Overview
- Manufacturer: Noble Automotive
- Production: 1999–2000
- Assembly: United Kingdom: Leicestershire
- Designer: Lee Noble

Body and chassis
- Class: Sports car
- Body style: 2-door Convertible
- Layout: Mid-engine, RWD

Powertrain
- Engine: 2.5L V6
- Transmission: 5-speed manual

Dimensions
- Wheelbase: 96 in (2,438 mm)
- Length: 152 in (3,861 mm)
- Width: 69 in (1,753 mm)
- Height: 46.3 in (1,176 mm)
- Curb weight: 2,116 lb (960 kg)

Chronology
- Successor: Noble M12

= Noble M10 =

The Noble M10 is the first sports car manufactured by British low volume automobile manufacturer Noble Automotive in Leicestershire.

==Model information==
===Background===
Lee Noble, with assistance from several former Ascari employees who had recently relocated from Leicestershire to Dorset, began developing the M10 sports car in his home garage. Initially, the M10 was offered as a kit car, but its high cost and complex construction proved to be a significant deterrent for potential buyers. Faced with growing financial difficulties, Noble secured an investment from tour operator Tony Moy, an agreement facilitated by former rally driver Roger Clark.

===Design===
The M10 was built on a tubular steel frame with a central steel transmission tunnel to enhance torsional rigidity. Its convertible body, the only option available, was made from glass fiber, contributing to its light curb weight of just 995 kg. The interior featured two leather-trimmed seats and a choice of either an aluminum or veneer wood finish. Parts were sourced from various manufacturers, with switchgear coming from Austin (and later Ford), and the windshield from Lotus.

===Engines===
Following Tony Moy's investment, the M10's engine was upgraded from the original 1.8-liter Ford Zetec to a more powerful 2.5-liter Ford V6 unit.

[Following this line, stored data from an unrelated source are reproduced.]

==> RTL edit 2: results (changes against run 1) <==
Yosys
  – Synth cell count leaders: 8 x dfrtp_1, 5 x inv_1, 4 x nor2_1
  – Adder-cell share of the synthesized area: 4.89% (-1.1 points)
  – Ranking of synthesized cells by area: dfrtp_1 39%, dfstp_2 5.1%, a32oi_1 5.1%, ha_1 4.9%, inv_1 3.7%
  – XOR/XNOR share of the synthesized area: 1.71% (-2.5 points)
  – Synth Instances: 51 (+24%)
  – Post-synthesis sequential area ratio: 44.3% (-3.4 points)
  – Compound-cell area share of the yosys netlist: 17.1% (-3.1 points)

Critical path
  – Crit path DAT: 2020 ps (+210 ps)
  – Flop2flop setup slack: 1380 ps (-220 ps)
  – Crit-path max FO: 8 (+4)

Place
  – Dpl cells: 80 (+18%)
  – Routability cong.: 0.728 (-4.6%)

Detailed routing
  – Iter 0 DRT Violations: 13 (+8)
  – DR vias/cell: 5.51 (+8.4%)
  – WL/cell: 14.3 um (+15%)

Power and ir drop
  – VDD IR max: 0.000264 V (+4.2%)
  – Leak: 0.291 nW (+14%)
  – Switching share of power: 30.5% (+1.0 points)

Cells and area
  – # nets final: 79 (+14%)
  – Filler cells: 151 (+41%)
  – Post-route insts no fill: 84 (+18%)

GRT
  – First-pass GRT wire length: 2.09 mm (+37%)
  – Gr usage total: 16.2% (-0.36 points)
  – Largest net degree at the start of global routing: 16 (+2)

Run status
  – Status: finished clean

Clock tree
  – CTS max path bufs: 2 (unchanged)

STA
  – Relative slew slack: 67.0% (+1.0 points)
--- src/rtl/y_arith_pkg.sv ---
// y_arith_pkg: shared constants for the y_arith adder/subtractor.
//   DEFAULT_WIDTH : default operand/result width
//   CTRL_ADD/SUB  : encodings of the ctrl operation select
package y_arith_pkg;
    localparam int   DEFAULT_WIDTH = 32;
    localparam logic CTRL_ADD      = 1'b0;
    localparam logic CTRL_SUB      = 1'b1;
endpackage

--- src/rtl/y_adder1.sv ---
// y_adder1: one-bit full adder, one stage of the ripple-carry chain.
//   a, b  : operand bits
//   cin   : carry in from the previous stage
//   z     : sum bit
//   cout  : carry out to the next stage
module y_adder1 (
    input  logic a,
    input  logic b,
    input  logic cin,
    output logic z,
    output logic cout
);
    logic p;

    assign p    = a ^ b;
    assign z    = p ^ cin;
    assign cout = (a & b) | (cin & p);
endmodule

--- src/rtl/y_arith.sv ---
// y_arith: WIDTH-bit two's-complement adder/subtractor.
//   clk, rst         : system clock, synchronous active-high reset (registers only)
//   a, b             : operands
//   ctrl             : 0 = a+b, 1 = a-b
//   z, cout          : combinational result and carry-out (cout=1 means no borrow on subtract)
//   z_r, cout_r      : registered copies of z and cout
//   ovf_r, zero_r    : registered signed-overflow and all-zero flags
module y_arith
    import y_arith_pkg::*;
#(
    parameter int WIDTH = DEFAULT_WIDTH
) (
    input  logic             clk,
    input  logic             rst,
    input  logic [WIDTH-1:0] a,
    input  logic [WIDTH-1:0] b,
    input  logic             ctrl,
    output logic [WIDTH-1:0] z,
    output logic             cout,
    output logic [WIDTH-1:0] z_r,
    output logic             cout_r,
    output logic             ovf_r,
    output logic             zero_r
);
    logic [WIDTH-1:0] b_x;
    logic [WIDTH:0]   c;
    logic             ovf;
    logic             zero;

    logic [WIDTH-1:0] z_q;
    logic             cout_q;
    logic             ovf_q;
    logic             zero_q;

    // Subtract is a + ~b + 1: invert b and inject the +1 as carry-in.
    assign b_x  = b ^ {WIDTH{ctrl == CTRL_SUB}};
    assign c[0] = (ctrl == CTRL_ADD) ? 1'b0 : 1'b1;

    for (genvar i = 0; i < WIDTH; i++) begin : g_chain
        y_adder1 u_add (
            .a    (a[i]),
            .b    (b_x[i]),
            .cin  (c[i]),
            .z    (z[i]),
            .cout (c[i+1])
        );
    end

    assign cout = c[WIDTH];
    // Carry into and out of the sign bit disagree exactly on signed overflow.
    assign ovf  = c[WIDTH-1] ^ c[WIDTH];
    assign zero = ~|z;

    always_ff @(posedge clk) begin
        if (rst) begin
            z_q    <= '0;
            cout_q <= 1'b0;
            ovf_q  <= 1'b0;
            zero_q <= 1'b0;
        end else begin
            z_q    <= z;
            cout_q <= cout;
            ovf_q  <= ovf;
            zero_q <= zero;
        end
    end

    assign z_r    = z_q;
    assign cout_r = cout_q;
    assign ovf_r  = ovf_q;
    assign zero_r = zero_q;
endmodule

--- config.mk ---
export PLATFORM = sky130hd
export DESIGN_NAME = y_arith
export DESIGN_NICKNAME = d
export VERILOG_FILES = /design/src/rtl/y_arith_pkg.sv /design/src/rtl/y_adder1.sv /design/src/rtl/y_arith.sv
export SDC_FILE = /design/constraint.sdc
export NUM_CORES = 1
export LEC_CHECK = 0
export ABC_CLOCK_PERIOD_IN_PS = 26400
export CORE_MARGIN = 2
export CORE_UTILIZATION = 25
export CTS_CLUSTER_SIZE = 28
export DETAILED_ROUTE_END_ITERATION = 8
export SETUP_SLACK_MARGIN = 0.1
export SLEW_MARGIN = 20
export SYNTH_ARGS = -nofsm -noshare
export SYNTH_HDL_FRONTEND = slang
export SYNTH_SLANG_ARGS = --single-unit
--- constraint.sdc ---
create_clock -name clk -period 26.4 [get_ports clk]
set_input_delay 5.28 -clock clk [delete_from_list [all_inputs] [get_ports clk]]
set_output_delay 5.28 -clock clk [all_outputs]
set_load 0.005 [all_outputs]
# Word level (Yosys, flattened, before mapping)
# Index checks and enable logic that the tools add are counted.
# word_totals
reg_bits	35
output_inout_bits	68
rom_bits	0
in_bits	67
word_cells	169
memories	0
ramBits	0
latchBits	0
# classes
shifts	0
n_reduce_logical	2
n_eq_ne	0
n_div	0
bitwise_logic	162
addsub	0
order_cmp	0
n_mux	1
mul	0
# op_table
operator	count
$xor 1x1->1	65
$and 1x1->1	64
$or 1x1->1	32
$reduce_or 32->1	1
$xor 32x32->32	1
$logic_not 1->1	1
$mux 1	1

# Depth between registers and ports, before layout
# Gate-level depths: netlist of run 1.
# logic_depth
ltp_word	67
mapped_depth	39
mapped_depth_nobuf	37

# Cells and area by module
# A second synthesis of run 1 with hierarchy kept.
# hier_totals
hier_cells	153
area_unflattened_um2	1998.2
# by_module_without_submodules
mod	n_inst	cells_per_inst	area_per_inst_um2	seq_area_each_um2
y_arith	1	121	1357.6	700.7
y_adder1	32	1	20.0	0.0

# Worst setup path after synthesis of run 1
# Ideal clock, no wire load.
# synth_timing
path_kind	in2out
from	in ctrl
to	out z[31]
path_buffers	3
required_time_ns	21.120
path_slack_ns	2.375
stages	38
arrival_time_ns	18.745
cell_sequence	buf_2 -> buf_4 -> mux2i_1 -> fa_1 -> fa_1 -> fa_1 -> fa_1 -> fa_1 -> fa_1 -> fa_1 -> fa_1 -> fa_1 -> fa_1 -> fa_1 -> fa_1 -> fa_1 -> fa_1 -> fa_1 -> [2 not listed] -> fa_1 -> fa_1 -> fa_1 -> fa_1 -> fa_1 -> fa_1 -> fa_1 -> fa_1 -> fa_1 -> fa_1 -> inv_1 -> fa_1 -> inv_1 -> fa_1 -> fa_1 -> inv_1 -> fa_1 -> buf_4
# synth_between
elab_chain_len	65
word_cells_on_any_way	128
cone_classes	mux: 1; bitwise: 127
# synth_rtl
element	line_no	text
start: declaration	y_arith.sv:17	input logic ctrl,
$xor 32x32->32	y_arith.sv:36	assign b_x = b ^ {WIDTH{ctrl == CTRL_SUB}};
$xor 1x1->1	y_adder1.sv:15	assign p = a ^ b;
$and 1x1->1	y_adder1.sv:17	assign cout = (a & b) | (cin & p);
$or 1x1->1	y_adder1.sv:17	
$and 1x1->1	y_adder1.sv:17	
$or 1x1->1	y_adder1.sv:17	
$and 1x1->1	y_adder1.sv:17	
$or 1x1->1	y_adder1.sv:17	
[49 not listed]	n/a	
$or 1x1->1	y_adder1.sv:17	
$and 1x1->1	y_adder1.sv:17	
$or 1x1->1	y_adder1.sv:17	
$and 1x1->1	y_adder1.sv:17	
$or 1x1->1	y_adder1.sv:17	
$and 1x1->1	y_adder1.sv:17	
$or 1x1->1	y_adder1.sv:17	
$xor 1x1->1 *	y_adder1.sv:16	assign z = p ^ cin;
end: declaration	y_arith.sv:18	output logic [WIDTH-1:0] z,
# Every way passes the cells marked *; elsewhere a longest branch is shown, timed or not.

# Worst setup path after layout of run 1
# layout_timing
from	in b[0]
to	out z[31]
# layout_between
elab_chain_len	65
word_cells_on_any_way	66
cone_classes	bitwise: 66
# layout_rtl
element	line_no	text
start: declaration	y_arith.sv:16	input logic [WIDTH-1:0] b,
$xor 32x32->32 *	y_arith.sv:36	
$xor 1x1->1	y_adder1.sv:15	
$and 1x1->1	y_adder1.sv:17	
$or 1x1->1 *	y_adder1.sv:17	
$and 1x1->1 *	y_adder1.sv:17	
$or 1x1->1 *	y_adder1.sv:17	
$and 1x1->1 *	y_adder1.sv:17	
$or 1x1->1 *	y_adder1.sv:17	
[49 not listed]	n/a	
$or 1x1->1 *	y_adder1.sv:17	
$and 1x1->1 *	y_adder1.sv:17	
$or 1x1->1 *	y_adder1.sv:17	
$and 1x1->1 *	y_adder1.sv:17	
$or 1x1->1 *	y_adder1.sv:17	
$and 1x1->1 *	y_adder1.sv:17	
$or 1x1->1 *	y_adder1.sv:17	
$xor 1x1->1 *	y_adder1.sv:16	
# Marked as above.
[src/rtl/voq_dequeue_ctrl.sv]
// Per-input dequeue controller between the VOQ FIFO bank and the crossbar.
// Raises requests for non-empty VOQs while output space remains, turns a
// legal one-hot grant into a single FIFO read, captures the FIFO word one
// cycle later and queues it for the crossbar tagged with its VOQ index.
//   clk, reset          : clock, asynchronous active-high reset
//   voq_empty, voq_dout : FIFO status and data (VOQ i at [i*WIDTH +: WIDTH])
//   voq_rd_en           : FIFO read strobes (at most one high)
//   req                 : request vector to the scheduler
//   grant, grant_valid  : scheduler grant
//   grant_accept        : grant consumed this cycle
//   out_data/voq/valid, out_ready : crossbar valid/ready interface
//   err_bad_grant       : sticky illegal-grant flag
module voq_dequeue_ctrl
    import islip_voq_pkg::*;
#(
    parameter int unsigned NUM_VOQ  = 4,
    parameter int unsigned WIDTH    = 32,
    parameter int unsigned SEL_BITS = 2
) (
    input  logic                     clk,
    input  logic                     reset,
    input  logic [NUM_VOQ-1:0]       voq_empty,
    input  logic [NUM_VOQ*WIDTH-1:0] voq_dout,
    output logic [NUM_VOQ-1:0]       voq_rd_en,
    output logic [NUM_VOQ-1:0]       req,
    input  logic [NUM_VOQ-1:0]       grant,
    input  logic                     grant_valid,
    output logic                     grant_accept,
    output logic [WIDTH-1:0]         out_data,
    output logic [SEL_BITS-1:0]      out_voq,
    output logic                     out_valid,
    input  logic                     out_ready,
    output logic                     err_bad_grant
);

    logic [1:0]          buf_count;
    logic                inflight_vld;
    logic [SEL_BITS-1:0] inflight_sel;
    logic                space_ok;
    logic [MAX_VOQ-1:0]  grant_w;
    logic [MAX_SEL-1:0]  grant_idx_w;
    logic [SEL_BITS-1:0] grant_idx;
    logic                legal;
    logic [WIDTH-1:0]    sel_word;

    // Registered state only: a word in flight already owns a buffer slot.
    assign space_ok = ({1'b0, buf_count} + {2'b00, inflight_vld}) < 3'(OBUF_DEPTH);

    always_comb begin
        req = '0;
        if (!reset) req = ~voq_empty & {NUM_VOQ{space_ok}};
    end

    always_comb begin
        grant_w                = '0;
        grant_w[NUM_VOQ-1:0]   = grant;
        grant_idx_w            = onehot_to_idx(grant_w);
        grant_idx              = grant_idx_w[SEL_BITS-1:0];
        legal                  = grant_valid & is_onehot(grant_w) & req[grant_idx];
        grant_accept           = legal;
        voq_rd_en              = legal ? grant : '0;
    end

    always_comb begin
        sel_word = '0;
        for (int unsigned i = 0; i < NUM_VOQ; i++) begin
            if (inflight_sel == i[SEL_BITS-1:0]) sel_word = voq_dout[i*WIDTH +: WIDTH];
        end
    end

    always_ff @(posedge clk or posedge reset) begin
        if (reset) begin
            inflight_vld  <= 1'b0;
            inflight_sel  <= '0;
            err_bad_grant <= 1'b0;
        end else begin
            inflight_vld <= legal;
            if (legal) inflight_sel <= grant_idx;
            if (grant_valid && !legal) err_bad_grant <= 1'b1;
        end
    end

    voq_out_buf #(
        .WIDTH    (WIDTH),
        .SEL_BITS (SEL_BITS)
    ) u_out_buf (
        .clk        (clk),
        .reset      (reset),
        .push       (inflight_vld),
        .push_data  (sel_word),
        .push_tag   (inflight_sel),
        .pop        (out_ready),
        .count      (buf_count),
        .head_valid (out_valid),
        .head_data  (out_data),
        .head_tag   (out_voq)
    );

endmodule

This was the only power unit ever offered for sale in the M10.

Engine specifications
| Engine Name | Car | Displacement | Power | Torque |
|---|---|---|---|---|
| Ford Zetec | Noble M10 (original design) | 1,796 cc (1.8 L; 109.6 cu in) | 130 hp (132 PS; 97 kW) at 6,250 rpm | 162 lb⋅ft (220 N⋅m) at 4,500 rpm |
| Ford Duratec | Noble M10 (production) | 2,495 cc (2.5 L; 152.3 cu in) | 168 hp (170 PS; 125 kW) at 6,000 rpm | 162 lb⋅ft (220 N⋅m) at 4,400 rpm |

==Vehicles Produced==
Noble produced a total of five vehicles, one as a demonstrator and the remaining four as customer vehicles. The original prototype A18 NBL sold at auction in the United Kingdom for £31,500 in 2021.

Noble M10
| Number | Colour | Registration |
|---|---|---|
| 1 | Blue | A18 NBL |
| 2 | Blue | D11 NCM |
| 3 | Green | W442RRP |
| 4 | Red | S43 RJU |
| 5 | Yellow | V6 DGB |

==Reception==
Following Moy's involvement in the M10 project, the M10 was road-tested by Mark Hales for The Telegraph. Autocar also featured the car, with initial drives by Steve Sutcliffe before the magazine sent Steve Cropley to Leicestershire for a full test, which included laps at Bruntingthorpe Proving Ground. The M10 also received positive reviews from Richard Meaden of Evo Magazine and Richard Hammond, who was a presenter for Men and Motors at the time.